Segment Start: DATA FOR THIS TASK

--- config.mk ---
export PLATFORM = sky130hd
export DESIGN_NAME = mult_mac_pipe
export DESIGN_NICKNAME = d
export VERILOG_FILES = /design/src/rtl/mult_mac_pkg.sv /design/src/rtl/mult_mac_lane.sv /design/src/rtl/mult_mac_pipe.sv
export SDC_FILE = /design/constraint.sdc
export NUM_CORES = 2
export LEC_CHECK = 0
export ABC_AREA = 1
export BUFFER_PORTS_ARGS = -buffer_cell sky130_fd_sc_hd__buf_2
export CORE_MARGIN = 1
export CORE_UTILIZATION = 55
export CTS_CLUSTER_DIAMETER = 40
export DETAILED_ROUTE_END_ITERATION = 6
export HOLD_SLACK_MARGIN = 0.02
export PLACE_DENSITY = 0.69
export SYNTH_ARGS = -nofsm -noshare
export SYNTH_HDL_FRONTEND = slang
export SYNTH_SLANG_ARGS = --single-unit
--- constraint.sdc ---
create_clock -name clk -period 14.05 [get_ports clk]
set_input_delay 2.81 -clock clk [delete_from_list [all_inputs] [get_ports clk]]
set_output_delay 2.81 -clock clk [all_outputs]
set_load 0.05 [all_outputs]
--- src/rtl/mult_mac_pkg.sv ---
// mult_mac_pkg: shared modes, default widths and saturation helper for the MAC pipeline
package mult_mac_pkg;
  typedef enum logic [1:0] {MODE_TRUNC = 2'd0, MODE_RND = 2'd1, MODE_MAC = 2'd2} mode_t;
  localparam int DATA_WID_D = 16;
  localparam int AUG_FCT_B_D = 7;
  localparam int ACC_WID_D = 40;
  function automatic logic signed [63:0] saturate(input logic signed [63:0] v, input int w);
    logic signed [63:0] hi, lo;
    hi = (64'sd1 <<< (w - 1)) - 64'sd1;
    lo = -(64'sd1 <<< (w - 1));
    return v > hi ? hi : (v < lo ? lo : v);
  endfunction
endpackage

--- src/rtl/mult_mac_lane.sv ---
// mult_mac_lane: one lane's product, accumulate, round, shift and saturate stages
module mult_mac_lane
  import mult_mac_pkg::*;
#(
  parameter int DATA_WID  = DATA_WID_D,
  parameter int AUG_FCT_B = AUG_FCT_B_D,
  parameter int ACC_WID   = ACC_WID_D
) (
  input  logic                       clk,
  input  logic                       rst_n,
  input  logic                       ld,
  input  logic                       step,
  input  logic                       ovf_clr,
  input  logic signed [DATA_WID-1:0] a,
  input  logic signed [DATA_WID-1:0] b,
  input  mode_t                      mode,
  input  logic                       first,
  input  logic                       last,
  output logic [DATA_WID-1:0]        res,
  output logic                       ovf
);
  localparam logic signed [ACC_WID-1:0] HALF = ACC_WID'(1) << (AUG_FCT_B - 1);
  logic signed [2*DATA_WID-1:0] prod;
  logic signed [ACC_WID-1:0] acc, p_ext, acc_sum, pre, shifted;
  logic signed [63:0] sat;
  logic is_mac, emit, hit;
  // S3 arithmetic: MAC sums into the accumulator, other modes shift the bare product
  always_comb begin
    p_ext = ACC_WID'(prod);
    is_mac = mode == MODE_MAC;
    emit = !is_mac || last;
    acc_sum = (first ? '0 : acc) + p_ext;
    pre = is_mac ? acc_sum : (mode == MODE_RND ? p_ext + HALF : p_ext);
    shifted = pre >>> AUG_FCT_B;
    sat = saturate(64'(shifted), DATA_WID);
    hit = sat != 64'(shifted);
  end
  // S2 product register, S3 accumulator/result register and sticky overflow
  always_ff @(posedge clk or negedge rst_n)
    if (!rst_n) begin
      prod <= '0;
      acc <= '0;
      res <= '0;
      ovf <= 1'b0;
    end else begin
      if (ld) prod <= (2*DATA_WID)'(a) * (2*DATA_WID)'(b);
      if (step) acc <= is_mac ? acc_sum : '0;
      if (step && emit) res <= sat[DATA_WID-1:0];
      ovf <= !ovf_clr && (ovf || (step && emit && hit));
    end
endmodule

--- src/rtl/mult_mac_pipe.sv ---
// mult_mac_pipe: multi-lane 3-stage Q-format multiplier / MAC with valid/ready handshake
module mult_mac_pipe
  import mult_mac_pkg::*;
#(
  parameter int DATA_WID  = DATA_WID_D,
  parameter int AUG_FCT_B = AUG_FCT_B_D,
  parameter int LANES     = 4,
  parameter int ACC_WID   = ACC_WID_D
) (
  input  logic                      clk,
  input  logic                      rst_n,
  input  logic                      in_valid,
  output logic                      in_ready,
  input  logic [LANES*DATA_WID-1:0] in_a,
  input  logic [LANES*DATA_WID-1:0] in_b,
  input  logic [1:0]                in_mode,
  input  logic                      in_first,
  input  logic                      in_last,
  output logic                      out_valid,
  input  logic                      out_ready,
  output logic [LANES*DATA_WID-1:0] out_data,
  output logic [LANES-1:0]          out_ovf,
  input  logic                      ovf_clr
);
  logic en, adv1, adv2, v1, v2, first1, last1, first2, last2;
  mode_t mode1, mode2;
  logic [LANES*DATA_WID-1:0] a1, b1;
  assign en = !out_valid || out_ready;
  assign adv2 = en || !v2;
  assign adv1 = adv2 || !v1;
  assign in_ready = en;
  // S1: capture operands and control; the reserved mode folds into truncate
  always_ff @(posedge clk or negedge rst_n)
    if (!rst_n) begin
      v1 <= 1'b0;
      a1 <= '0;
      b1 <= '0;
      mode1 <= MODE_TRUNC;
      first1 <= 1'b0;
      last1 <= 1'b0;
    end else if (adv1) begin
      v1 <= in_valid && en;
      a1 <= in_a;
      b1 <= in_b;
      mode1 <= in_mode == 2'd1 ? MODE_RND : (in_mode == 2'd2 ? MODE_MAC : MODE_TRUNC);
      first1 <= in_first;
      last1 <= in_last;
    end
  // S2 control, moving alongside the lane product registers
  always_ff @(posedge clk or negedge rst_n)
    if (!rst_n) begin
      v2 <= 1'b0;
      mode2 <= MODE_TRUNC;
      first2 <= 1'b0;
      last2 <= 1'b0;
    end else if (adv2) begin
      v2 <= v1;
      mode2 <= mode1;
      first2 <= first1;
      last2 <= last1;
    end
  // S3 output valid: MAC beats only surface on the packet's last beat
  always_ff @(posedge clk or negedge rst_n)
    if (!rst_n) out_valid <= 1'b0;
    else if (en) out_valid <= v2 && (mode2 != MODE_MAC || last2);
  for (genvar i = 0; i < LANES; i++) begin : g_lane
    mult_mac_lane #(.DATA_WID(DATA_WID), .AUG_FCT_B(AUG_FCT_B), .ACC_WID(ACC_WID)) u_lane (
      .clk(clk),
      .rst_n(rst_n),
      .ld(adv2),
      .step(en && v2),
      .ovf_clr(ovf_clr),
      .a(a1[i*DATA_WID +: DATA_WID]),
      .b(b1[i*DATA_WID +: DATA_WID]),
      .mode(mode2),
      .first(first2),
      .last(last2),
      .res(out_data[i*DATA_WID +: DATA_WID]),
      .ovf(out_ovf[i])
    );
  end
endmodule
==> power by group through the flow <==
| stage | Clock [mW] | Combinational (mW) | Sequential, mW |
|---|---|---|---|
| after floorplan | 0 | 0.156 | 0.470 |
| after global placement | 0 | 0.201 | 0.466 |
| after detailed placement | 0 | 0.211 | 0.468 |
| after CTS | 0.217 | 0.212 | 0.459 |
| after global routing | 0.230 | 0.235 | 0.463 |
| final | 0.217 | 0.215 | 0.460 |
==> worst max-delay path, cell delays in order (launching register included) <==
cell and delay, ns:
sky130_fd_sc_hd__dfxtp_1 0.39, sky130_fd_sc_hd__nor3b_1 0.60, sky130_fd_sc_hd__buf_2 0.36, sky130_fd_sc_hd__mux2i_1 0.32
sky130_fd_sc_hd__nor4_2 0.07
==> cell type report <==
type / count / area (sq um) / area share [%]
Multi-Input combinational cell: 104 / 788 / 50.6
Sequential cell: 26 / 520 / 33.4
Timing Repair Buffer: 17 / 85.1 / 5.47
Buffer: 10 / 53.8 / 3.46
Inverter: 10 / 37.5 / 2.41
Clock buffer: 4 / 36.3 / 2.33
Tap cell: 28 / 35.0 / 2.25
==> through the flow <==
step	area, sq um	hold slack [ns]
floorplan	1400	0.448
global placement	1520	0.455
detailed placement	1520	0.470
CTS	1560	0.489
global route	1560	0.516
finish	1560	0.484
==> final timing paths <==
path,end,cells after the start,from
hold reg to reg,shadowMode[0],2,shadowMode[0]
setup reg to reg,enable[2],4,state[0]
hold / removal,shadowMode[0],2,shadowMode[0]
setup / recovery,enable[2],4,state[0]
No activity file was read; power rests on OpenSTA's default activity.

Segment End: DATA FOR THIS TASK

YOUR INSTRUCTIONS:
Transcribe the records above from the line holding "Clock buffer: 4 / 36.3 / 2.33" down to the line holding "setup / recovery,enable[2],4,state[0]", inclusive, without adding anything.

REPLY TO THE TASK:
Clock buffer: 4 / 36.3 / 2.33
Tap cell: 28 / 35.0 / 2.25
==> through the flow <==
step	area, sq um	hold slack [ns]
floorplan	1400	0.448
global placement	1520	0.455
detailed placement	1520	0.470
CTS	1560	0.489
global route	1560	0.516
finish	1560	0.484
==> final timing paths <==
path,end,cells after the start,from
hold reg to reg,shadowMode[0],2,shadowMode[0]
setup reg to reg,enable[2],4,state[0]
hold / removal,shadowMode[0],2,shadowMode[0]
setup / recovery,enable[2],4,state[0]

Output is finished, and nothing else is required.